We start with a patch element in the Antenna Toolbox library and directly modify the patch parameters to operate at 66 GHz. The code sample and patch structure (shown in Figure 6) are shown below.

p = patchMicrostrip; 
p.Length     =  0.49*lambda;
p.Width      =  1.5*0.49*lambda; 
p.Height     =  0.01*lambda;
p.GroundPlaneLength  =  lambda; 
p.GroundPlaneWidth   =  lambda;

Figure 6. Patch microstrip element.

We generate the pattern of the patch element in free space using the full wave EM solver in Antenna Toolbox where F0 = 66e9:

P _ isolated = pattern(p, F0); 
figure
pattern(p, F0);

Figure 7. Element pattern generated using a full wave EM solver in Antenna Toolbox.

Note that we modified the patch element parameters directly in the code above, but there is also a dedicated function in Antenna Toolbox that you can use to generate the parameters directly for any library element and frequency combination. In this example it would be:

p = design(patchMicrostrip,66e9)

Next, we build a uniform linear array (ULA), which serves as the subarray in this example. We then create a full array based on a collection of multiple subarrays. From the code shown above, we generate the pattern, P_isolated, for each element in the subarray. P_isolated is defined as a pattern across a range of azimuth and elevation angles.

We model an 8x1 element uniform linear array, where each element has a pattern response from the patch element. Eight subarrays are then replicated to form an 8x8 array using the MATLAB code shown below. Note that the taper for the elements in each subarray can be applied directly within the subarray. Hamming weights are added to reduce the level of sidelobes in the resulting pattern.

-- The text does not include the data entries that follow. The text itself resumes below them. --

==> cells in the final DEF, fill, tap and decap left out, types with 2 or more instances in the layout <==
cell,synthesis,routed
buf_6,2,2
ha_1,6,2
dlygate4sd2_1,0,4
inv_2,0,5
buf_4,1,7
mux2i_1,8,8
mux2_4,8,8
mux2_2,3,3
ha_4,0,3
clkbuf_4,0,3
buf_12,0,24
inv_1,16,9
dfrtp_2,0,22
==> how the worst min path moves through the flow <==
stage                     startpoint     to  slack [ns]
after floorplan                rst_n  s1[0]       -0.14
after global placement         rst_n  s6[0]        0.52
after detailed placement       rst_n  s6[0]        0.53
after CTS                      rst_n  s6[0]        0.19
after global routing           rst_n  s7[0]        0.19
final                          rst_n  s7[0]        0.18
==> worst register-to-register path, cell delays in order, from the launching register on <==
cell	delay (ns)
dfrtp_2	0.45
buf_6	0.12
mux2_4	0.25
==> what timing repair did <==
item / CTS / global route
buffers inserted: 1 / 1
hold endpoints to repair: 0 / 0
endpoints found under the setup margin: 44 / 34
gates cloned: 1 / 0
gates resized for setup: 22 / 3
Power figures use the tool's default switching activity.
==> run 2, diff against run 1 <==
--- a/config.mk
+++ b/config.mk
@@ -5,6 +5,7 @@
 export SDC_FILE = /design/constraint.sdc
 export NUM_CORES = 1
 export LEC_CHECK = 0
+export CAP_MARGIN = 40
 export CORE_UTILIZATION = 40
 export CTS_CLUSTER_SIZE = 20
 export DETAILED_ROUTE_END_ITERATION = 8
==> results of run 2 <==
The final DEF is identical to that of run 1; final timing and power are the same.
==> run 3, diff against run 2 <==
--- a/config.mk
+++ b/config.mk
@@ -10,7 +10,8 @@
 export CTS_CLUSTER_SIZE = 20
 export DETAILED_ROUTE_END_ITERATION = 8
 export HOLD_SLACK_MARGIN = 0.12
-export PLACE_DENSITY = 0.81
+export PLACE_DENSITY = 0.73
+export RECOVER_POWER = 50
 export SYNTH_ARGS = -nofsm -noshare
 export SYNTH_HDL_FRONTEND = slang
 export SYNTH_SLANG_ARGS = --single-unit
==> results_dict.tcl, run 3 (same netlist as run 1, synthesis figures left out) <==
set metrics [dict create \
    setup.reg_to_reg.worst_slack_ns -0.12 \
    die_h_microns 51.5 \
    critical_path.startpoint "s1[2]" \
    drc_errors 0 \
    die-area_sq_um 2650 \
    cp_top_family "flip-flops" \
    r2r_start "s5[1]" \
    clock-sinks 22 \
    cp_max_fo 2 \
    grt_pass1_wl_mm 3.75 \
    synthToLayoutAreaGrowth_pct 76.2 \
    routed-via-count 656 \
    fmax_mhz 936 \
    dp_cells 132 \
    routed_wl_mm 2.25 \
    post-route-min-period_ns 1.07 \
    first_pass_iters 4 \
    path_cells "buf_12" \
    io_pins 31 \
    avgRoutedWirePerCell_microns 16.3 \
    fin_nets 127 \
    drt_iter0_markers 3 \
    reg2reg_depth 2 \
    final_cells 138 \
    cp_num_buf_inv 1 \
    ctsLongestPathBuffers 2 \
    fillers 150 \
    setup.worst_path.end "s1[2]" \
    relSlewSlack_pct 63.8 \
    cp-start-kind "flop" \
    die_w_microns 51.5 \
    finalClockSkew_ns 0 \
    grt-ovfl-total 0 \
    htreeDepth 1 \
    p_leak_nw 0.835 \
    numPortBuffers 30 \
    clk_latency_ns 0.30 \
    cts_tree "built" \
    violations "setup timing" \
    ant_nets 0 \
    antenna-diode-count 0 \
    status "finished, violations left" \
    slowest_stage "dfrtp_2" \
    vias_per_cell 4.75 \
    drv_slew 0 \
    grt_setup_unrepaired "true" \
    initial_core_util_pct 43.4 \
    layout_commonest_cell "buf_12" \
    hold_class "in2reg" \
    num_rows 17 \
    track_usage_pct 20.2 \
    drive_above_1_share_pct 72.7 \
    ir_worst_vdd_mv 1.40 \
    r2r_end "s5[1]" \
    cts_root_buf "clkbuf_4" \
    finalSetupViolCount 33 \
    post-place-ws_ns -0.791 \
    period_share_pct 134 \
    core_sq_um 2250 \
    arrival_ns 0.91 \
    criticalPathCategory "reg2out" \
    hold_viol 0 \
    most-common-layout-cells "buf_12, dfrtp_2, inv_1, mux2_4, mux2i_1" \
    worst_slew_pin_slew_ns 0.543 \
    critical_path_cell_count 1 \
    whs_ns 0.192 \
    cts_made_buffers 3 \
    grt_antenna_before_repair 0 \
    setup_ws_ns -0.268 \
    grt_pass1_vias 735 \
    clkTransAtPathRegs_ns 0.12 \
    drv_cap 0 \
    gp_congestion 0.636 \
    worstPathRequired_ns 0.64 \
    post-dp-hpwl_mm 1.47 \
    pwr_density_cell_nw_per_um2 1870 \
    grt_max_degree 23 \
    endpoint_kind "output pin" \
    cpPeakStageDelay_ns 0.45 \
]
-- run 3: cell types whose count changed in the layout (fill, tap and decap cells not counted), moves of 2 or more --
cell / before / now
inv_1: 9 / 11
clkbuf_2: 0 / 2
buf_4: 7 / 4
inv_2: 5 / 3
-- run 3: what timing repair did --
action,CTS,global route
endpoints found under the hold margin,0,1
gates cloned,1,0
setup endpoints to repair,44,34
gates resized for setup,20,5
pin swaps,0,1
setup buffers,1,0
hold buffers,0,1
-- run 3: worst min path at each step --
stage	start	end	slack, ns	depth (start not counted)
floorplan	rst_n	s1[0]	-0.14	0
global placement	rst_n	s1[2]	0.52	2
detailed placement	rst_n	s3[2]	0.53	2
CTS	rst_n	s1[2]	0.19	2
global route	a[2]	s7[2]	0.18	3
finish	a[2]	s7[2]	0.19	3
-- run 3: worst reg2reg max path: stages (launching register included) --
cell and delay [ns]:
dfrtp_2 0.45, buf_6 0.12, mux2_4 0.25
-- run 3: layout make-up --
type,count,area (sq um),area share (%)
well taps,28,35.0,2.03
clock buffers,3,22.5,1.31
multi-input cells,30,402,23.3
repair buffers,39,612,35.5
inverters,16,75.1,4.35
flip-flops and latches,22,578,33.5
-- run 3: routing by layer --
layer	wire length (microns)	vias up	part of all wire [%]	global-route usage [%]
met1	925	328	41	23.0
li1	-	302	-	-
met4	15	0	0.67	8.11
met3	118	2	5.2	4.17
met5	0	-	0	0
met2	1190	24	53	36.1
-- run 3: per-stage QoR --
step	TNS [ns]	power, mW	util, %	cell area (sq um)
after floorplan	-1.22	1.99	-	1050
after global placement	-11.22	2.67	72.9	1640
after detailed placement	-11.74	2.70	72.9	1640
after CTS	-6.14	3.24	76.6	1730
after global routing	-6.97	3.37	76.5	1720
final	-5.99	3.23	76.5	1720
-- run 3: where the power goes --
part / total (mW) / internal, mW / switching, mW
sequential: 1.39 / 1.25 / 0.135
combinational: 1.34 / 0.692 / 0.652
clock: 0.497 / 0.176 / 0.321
`src/rtl/rr_mux_arbiter16.sv`:
```
// Round-robin arbiter driving the select of a shared 16:1, 32-bit mux.
// One grant at a time, bounded to MAX_BURST valid/ready beats, with a mandatory idle gap between grants.
//
// state   | meaning
// S_IDLE  | no owner; arbitrate among req starting at ptr
// S_GRANT | requester `select` owns the mux until burst limit or release
module rr_mux_arbiter16 #(
  parameter int unsigned MAX_BURST = 4
) (
  input  logic        clk,
  input  logic        reset,
  input  logic [15:0] req,
  input  logic        out_ready,
  output logic [3:0]  select,
  output logic [15:0] grant,
  output logic        out_valid,
  output logic [15:0] ack,
  output logic        busy
);

  typedef enum logic {S_IDLE, S_GRANT} state_t;

  localparam logic [7:0] LAST_BEAT = 8'(MAX_BURST - 1);

  state_t      state_q, state_d;
  logic [3:0]  select_q, select_d;
  logic [3:0]  ptr_q, ptr_d;
  logic [7:0]  beats_q, beats_d;
  logic [3:0]  winner;
  logic [3:0]  scan_idx;
  logic        found;
  logic        beat;
  logic        grant_end;

  // First set request scanning ptr, ptr+1, ... with 4-bit wrap.
  always_comb begin
    winner   = ptr_q;
    found    = 1'b0;
    scan_idx = ptr_q;
    for (int i = 0; i < 16; i++) begin
      scan_idx = ptr_q + 4'(i);
      if (!found && req[scan_idx]) begin
        winner = scan_idx;
        found  = 1'b1;
      end
    end
  end

  // A beat coinciding with reset is discarded, so it is not acknowledged either.
  assign beat      = (state_q == S_GRANT) && req[select_q] && out_ready && !reset;
  assign grant_end = (state_q == S_GRANT) &&
                     (!req[select_q] || (beat && (beats_q == LAST_BEAT)));

  always_ff @(posedge clk) begin
    if (reset) begin
      state_q  <= S_IDLE;
      select_q <= 4'd0;
      ptr_q    <= 4'd0;
      beats_q  <= 8'd0;
    end else begin
      state_q  <= state_d;
      select_q <= select_d;
      ptr_q    <= ptr_d;
      beats_q  <= beats_d;
    end
  end

  always_comb begin
    state_d  = state_q;
    select_d = select_q;
    ptr_d    = ptr_q;
    beats_d  = beats_q;
    case (state_q)
      S_IDLE: begin
        if (req != 16'd0) begin
          state_d  = S_GRANT;
          select_d = winner;
          beats_d  = 8'd0;
        end
      end
      S_GRANT: begin
        if (grant_end) begin
          state_d = S_IDLE;
          ptr_d   = select_q + 4'd1;
          beats_d = 8'd0;
        end else if (beat) begin
          beats_d = beats_q + 8'd1;
        end
      end
      default: state_d = S_IDLE;
    endcase
  end

  always_comb begin
    busy      = (state_q == S_GRANT);
    select    = select_q;
    grant     = busy ? (16'd1 << select_q) : 16'd0;
    out_valid = busy && req[select_q];
    ack       = beat ? grant : 16'd0;
  end

endmodule

```
**src/rtl/block_draw_ctrl_if.sv**
```systemverilog
// Command and pixel bus between the game FSM (master) and block_draw_ctrl (slave).
// Carries rectangle/clear requests in and the single-pixel write stream out.
// Optional feature macro: DRAW_OUTLINE_EN adds req_outline.
interface block_draw_ctrl_if;
  logic       req_valid;
  logic       req_ready;
  logic [7:0] req_x;
  logic [6:0] req_y;
  logic [7:0] req_w;
  logic [6:0] req_h;
  logic [2:0] req_colour;
  logic       clear_req;
`ifdef DRAW_OUTLINE_EN
  logic       req_outline;
`endif
  logic       busy;
  logic       done;
  logic [7:0] xout;
  logic [6:0] yout;
  logic [2:0] colourout;
  logic       plot;

`ifdef DRAW_OUTLINE_EN
  modport master (
    output req_valid, req_x, req_y, req_w, req_h, req_colour, clear_req, req_outline,
    input  req_ready, busy, done, xout, yout, colourout, plot
  );
  modport slave (
    input  req_valid, req_x, req_y, req_w, req_h, req_colour, clear_req, req_outline,
    output req_ready, busy, done, xout, yout, colourout, plot
  );
`else
  modport master (
    output req_valid, req_x, req_y, req_w, req_h, req_colour, clear_req,
    input  req_ready, busy, done, xout, yout, colourout, plot
  );
  modport slave (
    input  req_valid, req_x, req_y, req_w, req_h, req_colour, clear_req,
    output req_ready, busy, done, xout, yout, colourout, plot
  );
`endif
endinterface

```
**src/rtl/block_draw_ctrl.sv**
```systemverilog
// Purpose: turns one rectangle/clear command into a raster stream of single-pixel writes.
// Latency: first pixel one cycle after accept, one pixel per cycle, done one cycle after last pixel.
// Backpressure: req_ready high only in IDLE; commands wait until the previous one finishes.
// Optional feature macro: DRAW_OUTLINE_EN (plot only the perimeter of outline rectangles).
module block_draw_ctrl #(
  parameter int         SCREEN_W     = 160,
  parameter int         SCREEN_H     = 120,
  parameter logic [2:0] CLEAR_COLOUR = 3'b000
) (
  input logic              clk,
  input logic              reset_n,
  block_draw_ctrl_if.slave bus
);
  typedef enum logic [1:0] {IDLE, DRAW, DONE} state_t;

  localparam logic [8:0] SW9 = 9'(SCREEN_W);
  localparam logic [8:0] SH9 = 9'(SCREEN_H);

  state_t     state, state_nx;
  logic [7:0] x0, x0_nx;
  logic [7:0] x_last, x_last_nx;
  logic [6:0] y_last, y_last_nx;
  logic [7:0] xout_nx;
  logic [6:0] yout_nx;
  logic [2:0] colour_nx;
  logic       plot_nx;
`ifdef DRAW_OUTLINE_EN
  logic [6:0] y0, y0_nx;
  logic       outline, outline_nx;
`endif

  logic [8:0] req_x9, req_y9, rem_w, rem_h, w_eff, h_eff;
  logic [7:0] clip_x_last;
  logic [6:0] clip_y_last;
  logic       empty;

  // Clip the incoming rectangle to the screen; 9 bits so edge sums never wrap.
  always_comb begin
    req_x9      = {1'b0, bus.req_x};
    req_y9      = {2'b00, bus.req_y};
    rem_w       = SW9 - req_x9;
    rem_h       = SH9 - req_y9;
    w_eff       = ({1'b0, bus.req_w} < rem_w) ? {1'b0, bus.req_w} : rem_w;
    h_eff       = ({2'b00, bus.req_h} < rem_h) ? {2'b00, bus.req_h} : rem_h;
    empty       = (req_x9 >= SW9) || (req_y9 >= SH9) || (bus.req_w == 8'd0) || (bus.req_h == 7'd0);
    clip_x_last = 8'(req_x9 + w_eff - 9'd1);
    clip_y_last = 7'(req_y9 + h_eff - 9'd1);
  end

  // Next-state and next-output decode; every output is registered from these.
  always_comb begin
    state_nx  = state;
    x0_nx     = x0;
    x_last_nx = x_last;
    y_last_nx = y_last;
    xout_nx   = bus.xout;
    yout_nx   = bus.yout;
    colour_nx = bus.colourout;
    plot_nx   = 1'b0;
`ifdef DRAW_OUTLINE_EN
    y0_nx      = y0;
    outline_nx = outline;
`endif
    case (state)
      IDLE: begin
        if (bus.clear_req) begin
          x0_nx     = 8'd0;
          x_last_nx = 8'(SCREEN_W - 1);
          y_last_nx = 7'(SCREEN_H - 1);
          xout_nx   = 8'd0;
          yout_nx   = 7'd0;
          colour_nx = CLEAR_COLOUR;
          plot_nx   = 1'b1;
          state_nx  = DRAW;
`ifdef DRAW_OUTLINE_EN
          y0_nx      = 7'd0;
          outline_nx = 1'b0;
`endif
        end else if (bus.req_valid) begin
          if (empty) begin
            state_nx = DONE;
          end else begin
            x0_nx     = bus.req_x;
            x_last_nx = clip_x_last;
            y_last_nx = clip_y_last;
            xout_nx   = bus.req_x;
            yout_nx   = bus.req_y;
            colour_nx = bus.req_colour;
            plot_nx   = 1'b1;  // top-left corner is always on the perimeter
            state_nx  = DRAW;
`ifdef DRAW_OUTLINE_EN
            y0_nx      = bus.req_y;
            outline_nx = bus.req_outline;
`endif
          end
        end
      end
      DRAW: begin
        if (bus.xout == x_last) begin
          if (bus.yout == y_last) begin
            state_nx = DONE;
          end else begin
            xout_nx = x0;
            yout_nx = bus.yout + 7'd1;
            plot_nx = 1'b1;
          end
        end else begin
          xout_nx = bus.xout + 8'd1;
          plot_nx = 1'b1;
        end
`ifdef DRAW_OUTLINE_EN
        // Interior pixels are still walked so timing matches a filled draw.
        if (plot_nx && outline)
          plot_nx = (xout_nx == x0) || (xout_nx == x_last) ||
                    (yout_nx == y0) || (yout_nx == y_last);
`endif
      end
      DONE:    state_nx = IDLE;
      default: state_nx = IDLE;
    endcase
  end

  // State, latched command and registered adapter outputs.
  always_ff @(posedge clk or negedge reset_n) begin
    if (!reset_n) begin
      state         <= IDLE;
      x0            <= 8'd0;
      x_last        <= 8'd0;
      y_last        <= 7'd0;
      bus.xout      <= 8'd0;
      bus.yout      <= 7'd0;
      bus.colourout <= 3'd0;
      bus.plot      <= 1'b0;
      bus.busy      <= 1'b0;
      bus.done      <= 1'b0;
`ifdef DRAW_OUTLINE_EN
      y0            <= 7'd0;
      outline       <= 1'b0;
`endif
    end else begin
      state         <= state_nx;
      x0            <= x0_nx;
      x_last        <= x_last_nx;
      y_last        <= y_last_nx;
      bus.xout      <= xout_nx;
      bus.yout      <= yout_nx;
      bus.colourout <= colour_nx;
      bus.plot      <= plot_nx;
      bus.busy      <= (state_nx != IDLE);
      bus.done      <= (state_nx == DONE);
`ifdef DRAW_OUTLINE_EN
      y0            <= y0_nx;
      outline       <= outline_nx;
`endif
    end
  end

  assign bus.req_ready = (state == IDLE);

endmodule

```
**src/flat_wrapper.sv**
```systemverilog
// flat-port wrapper written by rule: the top's interface ports become plain ports
module block_draw_ctrl_flat 
#(
  parameter int         SCREEN_W     = 160,
  parameter int         SCREEN_H     = 120,
  parameter logic [2:0] CLEAR_COLOUR = 3'b000
)
  (clk, reset_n, bus_req_valid, bus_req_x, bus_req_y, bus_req_w, bus_req_h, bus_req_colour, bus_clear_req, bus_req_ready, bus_busy, bus_done, bus_xout, bus_yout, bus_colourout, bus_plot);
  block_draw_ctrl_if bus_i ();
  input logic clk;
  input logic reset_n;
  input wire logic [$bits(bus_i.req_valid)-1:0] bus_req_valid;
  input wire logic [$bits(bus_i.req_x)-1:0] bus_req_x;
  input wire logic [$bits(bus_i.req_y)-1:0] bus_req_y;
  input wire logic [$bits(bus_i.req_w)-1:0] bus_req_w;
  input wire logic [$bits(bus_i.req_h)-1:0] bus_req_h;
  input wire logic [$bits(bus_i.req_colour)-1:0] bus_req_colour;
  input wire logic [$bits(bus_i.clear_req)-1:0] bus_clear_req;
  output wire logic [$bits(bus_i.req_ready)-1:0] bus_req_ready;
  output wire logic [$bits(bus_i.busy)-1:0] bus_busy;
  output wire logic [$bits(bus_i.done)-1:0] bus_done;
  output wire logic [$bits(bus_i.xout)-1:0] bus_xout;
  output wire logic [$bits(bus_i.yout)-1:0] bus_yout;
  output wire logic [$bits(bus_i.colourout)-1:0] bus_colourout;
  output wire logic [$bits(bus_i.plot)-1:0] bus_plot;
  assign bus_i.req_valid = bus_req_valid;
  assign bus_i.req_x = bus_req_x;
  assign bus_i.req_y = bus_req_y;
  assign bus_i.req_w = bus_req_w;
  assign bus_i.req_h = bus_req_h;
  assign bus_i.req_colour = bus_req_colour;
  assign bus_i.clear_req = bus_clear_req;
  assign bus_req_ready = bus_i.req_ready;
  assign bus_busy = bus_i.busy;
  assign bus_done = bus_i.done;
  assign bus_xout = bus_i.xout;
  assign bus_yout = bus_i.yout;
  assign bus_colourout = bus_i.colourout;
  assign bus_plot = bus_i.plot;
  block_draw_ctrl #(.SCREEN_W(SCREEN_W), .SCREEN_H(SCREEN_H), .CLEAR_COLOUR(CLEAR_COLOUR)) u_core (.clk(clk), .reset_n(reset_n), .bus(bus_i));
endmodule
```
===== src/rtl/bbq_pingpong_ctrl.sv =====
// Ping-pong sequencer for the two BBQ priority queues: one PQ fills while the
// other drains, with roles swapped on occupancy and minimum-phase-time rules.
module bbq_pingpong_ctrl #(
    parameter int DWIDTH      = 32,
    parameter int PWIDTH      = 6,
    parameter int PQ_CAPACITY = 64,
    parameter int CREDITS     = 16,
    parameter int MIN_PHASE   = 11,
    localparam int CW         = $clog2(PQ_CAPACITY + 1)
) (
    input  logic              clk,
    input  logic              rst,
    input  logic              in_valid,
    output logic              in_ready,
    input  logic [DWIDTH-1:0] in_data,
    input  logic [PWIDTH-1:0] in_prior,
    input  logic [1:0]        pq_rdy,
    output logic              pq0_valid,
    output logic [1:0]        pq0_op,
    output logic [DWIDTH-1:0] pq0_data,
    output logic [PWIDTH-1:0] pq0_prior,
    output logic              pq1_valid,
    output logic [1:0]        pq1_op,
    output logic [DWIDTH-1:0] pq1_data,
    output logic [PWIDTH-1:0] pq1_prior,
    input  logic              credit_ret,
    output logic              fill_sel,
    output logic [CW-1:0]     occ0,
    output logic [CW-1:0]     occ1,
    output logic              ready
);

    localparam int KW = $clog2(CREDITS + 1);
    localparam int TW = (MIN_PHASE > 1) ? $clog2(MIN_PHASE) : 1;

    localparam logic [1:0] HEAP_OP_ENQUE     = 2'b00;
    localparam logic [1:0] HEAP_OP_DEQUE_MAX = 2'b10;

    typedef enum logic [1:0] {
        ST_INIT = 2'd0,
        ST_RUN  = 2'd1,
        ST_SWAP = 2'd2
    } state_t;

    state_t                   state_q, state_d;
    logic                     fill_q, fill_d;
    logic                     ready_q, ready_d;
    logic [TW-1:0]            timer_q, timer_d;
    logic [KW-1:0]            credits_q, credits_d;
    logic [1:0][CW-1:0]       occ_q, occ_d;
    logic [1:0]               valid_q, valid_d;
    logic [1:0][1:0]          op_q, op_d;
    logic [1:0][DWIDTH-1:0]   data_q, data_d;
    logic [1:0][PWIDTH-1:0]   prior_q, prior_d;

    logic                     drain_sel;
    logic [CW-1:0]            occ_fill, occ_drain;
    logic                     fill_full, timer_done, swap_cond;
    logic                     in_ready_w, enq, deq;

    assign drain_sel  = ~fill_q;
    assign occ_fill   = occ_q[fill_q];
    assign occ_drain  = occ_q[drain_sel];
    assign fill_full  = (occ_fill == CW'(PQ_CAPACITY));
    assign timer_done = (timer_q == TW'(MIN_PHASE - 1));

    // Swap only once the drain side is empty, so no op is ever lost to a role change.
    assign swap_cond  = (state_q == ST_RUN) && (occ_drain == '0) && (occ_fill != '0)
                        && (timer_done || fill_full);
    assign in_ready_w = (state_q == ST_RUN) && !fill_full && !swap_cond;
    assign enq        = in_valid && in_ready_w;
    assign deq        = (state_q == ST_RUN) && (occ_drain != '0) && (credits_q != '0);

    always_comb begin
        state_d   = state_q;
        fill_d    = fill_q;
        ready_d   = ready_q;
        timer_d   = timer_q;
        credits_d = credits_q;
        occ_d     = occ_q;
        valid_d   = 2'b00;
        op_d      = op_q;
        data_d    = data_q;
        prior_d   = prior_q;

        case (state_q)
            ST_INIT: begin
                if (pq_rdy == 2'b11) begin
                    state_d = ST_RUN;
                    ready_d = 1'b1;
                end
            end
            ST_RUN: begin
                if (!timer_done) timer_d = timer_q + TW'(1);
                if (swap_cond) state_d = ST_SWAP;
                if (enq) begin
                    valid_d[fill_q] = 1'b1;
                    op_d[fill_q]    = HEAP_OP_ENQUE;
                    data_d[fill_q]  = in_data;
                    prior_d[fill_q] = in_prior;
                    occ_d[fill_q]   = occ_q[fill_q] + CW'(1);
                end
                if (deq) begin
                    valid_d[drain_sel] = 1'b1;
                    op_d[drain_sel]    = HEAP_OP_DEQUE_MAX;
                    occ_d[drain_sel]   = occ_q[drain_sel] - CW'(1);
                end
            end
            ST_SWAP: begin
                fill_d  = ~fill_q;
                timer_d = '0;
                state_d = ST_RUN;
            end
            default: state_d = ST_INIT;
        endcase

        // A return at full credit is dropped; issue plus return cancel out.
        case ({deq, credit_ret})
            2'b10:   credits_d = credits_q - KW'(1);
            2'b01:   if (credits_q != KW'(CREDITS)) credits_d = credits_q + KW'(1);
            default: credits_d = credits_q;
        endcase
    end

    always_ff @(posedge clk or negedge rst) begin
        if (!rst) begin
            state_q   <= ST_INIT;
            fill_q    <= 1'b0;
            ready_q   <= 1'b0;
            timer_q   <= '0;
            credits_q <= KW'(CREDITS);
            occ_q     <= '0;
            valid_q   <= 2'b00;
            op_q      <= {HEAP_OP_ENQUE, HEAP_OP_ENQUE};
            data_q    <= '0;
            prior_q   <= '0;
        end else begin
            state_q   <= state_d;
            fill_q    <= fill_d;
            ready_q   <= ready_d;
            timer_q   <= timer_d;
            credits_q <= credits_d;
            occ_q     <= occ_d;
            valid_q   <= valid_d;
            op_q      <= op_d;
            data_q    <= data_d;
            prior_q   <= prior_d;
        end
    end

    assign in_ready  = in_ready_w;
    assign pq0_valid = valid_q[0];
    assign pq0_op    = op_q[0];
    assign pq0_data  = data_q[0];
    assign pq0_prior = prior_q[0];
    assign pq1_valid = valid_q[1];
    assign pq1_op    = op_q[1];
    assign pq1_data  = data_q[1];
    assign pq1_prior = prior_q[1];
    assign fill_sel  = fill_q;
    assign occ0      = occ_q[0];
    assign occ1      = occ_q[1];
    assign ready     = ready_q;

endmodule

%% Definition of custom antenna element for phased .ULA arrays
patchElement = phased.CustomAntennaElement;
patchElement.AzimuthAngles = (-180:5:180);
patchElement.ElevationAngles = (-90:5:90);
patchElement.RadiationPattern = P _ isolated;

%Phased array design using pattern superposition of the isolated element

numElementsA = 8; % number antenna element in each subarray
numElementsS = 8; % number of subarrays in an array
% subarray design (patches stacked vertically)
sULA = phased.ULA('NumElements',numElementsA,...
	    'Element',patchElement,...
	    'ElementSpacing', lambda/Spacing,... 
	    'ArrayAxis','z','Taper', hamming(8));
% array design (subarrays stacked horizontally)
aURA = phased.ReplicatedSubarray('Subarray',sULA,...
	    'GridSize',[1 numElementsS],...
	    'SubarraySteering','Phase',...
		'PhaseShifterFrequency', F0,...
	    'GridSpacing', lambda/Spacing);

Phased Array System Toolbox makes it easy to build a large array by replicating subarrays using the phased.ReplicatedSubarray System object, as shown in the code above. The resulting array structure can be visualized as follows, where each subarray (8 elements x 1 subarray) is shown on the left of Figure 8. The full array (1 subarray replicated in 8 columns) is shown on the right.

Figure 8. 8x1 ULA subarray and corresponding full array.

The full array is shown in Figure 9.

Figure 9. Corresponding full array.

From the hybrid beamforming perspective, you can pass each of the signals that drive elements within the 8x1 array through a phase shifter for steering in the elevation plane. We show how this can be modeled in the RF domain in the following section. In addition, each of the signals that feed the eight subarrays can be controlled via digital beamforming techniques to steer the beam in the azimuth direction.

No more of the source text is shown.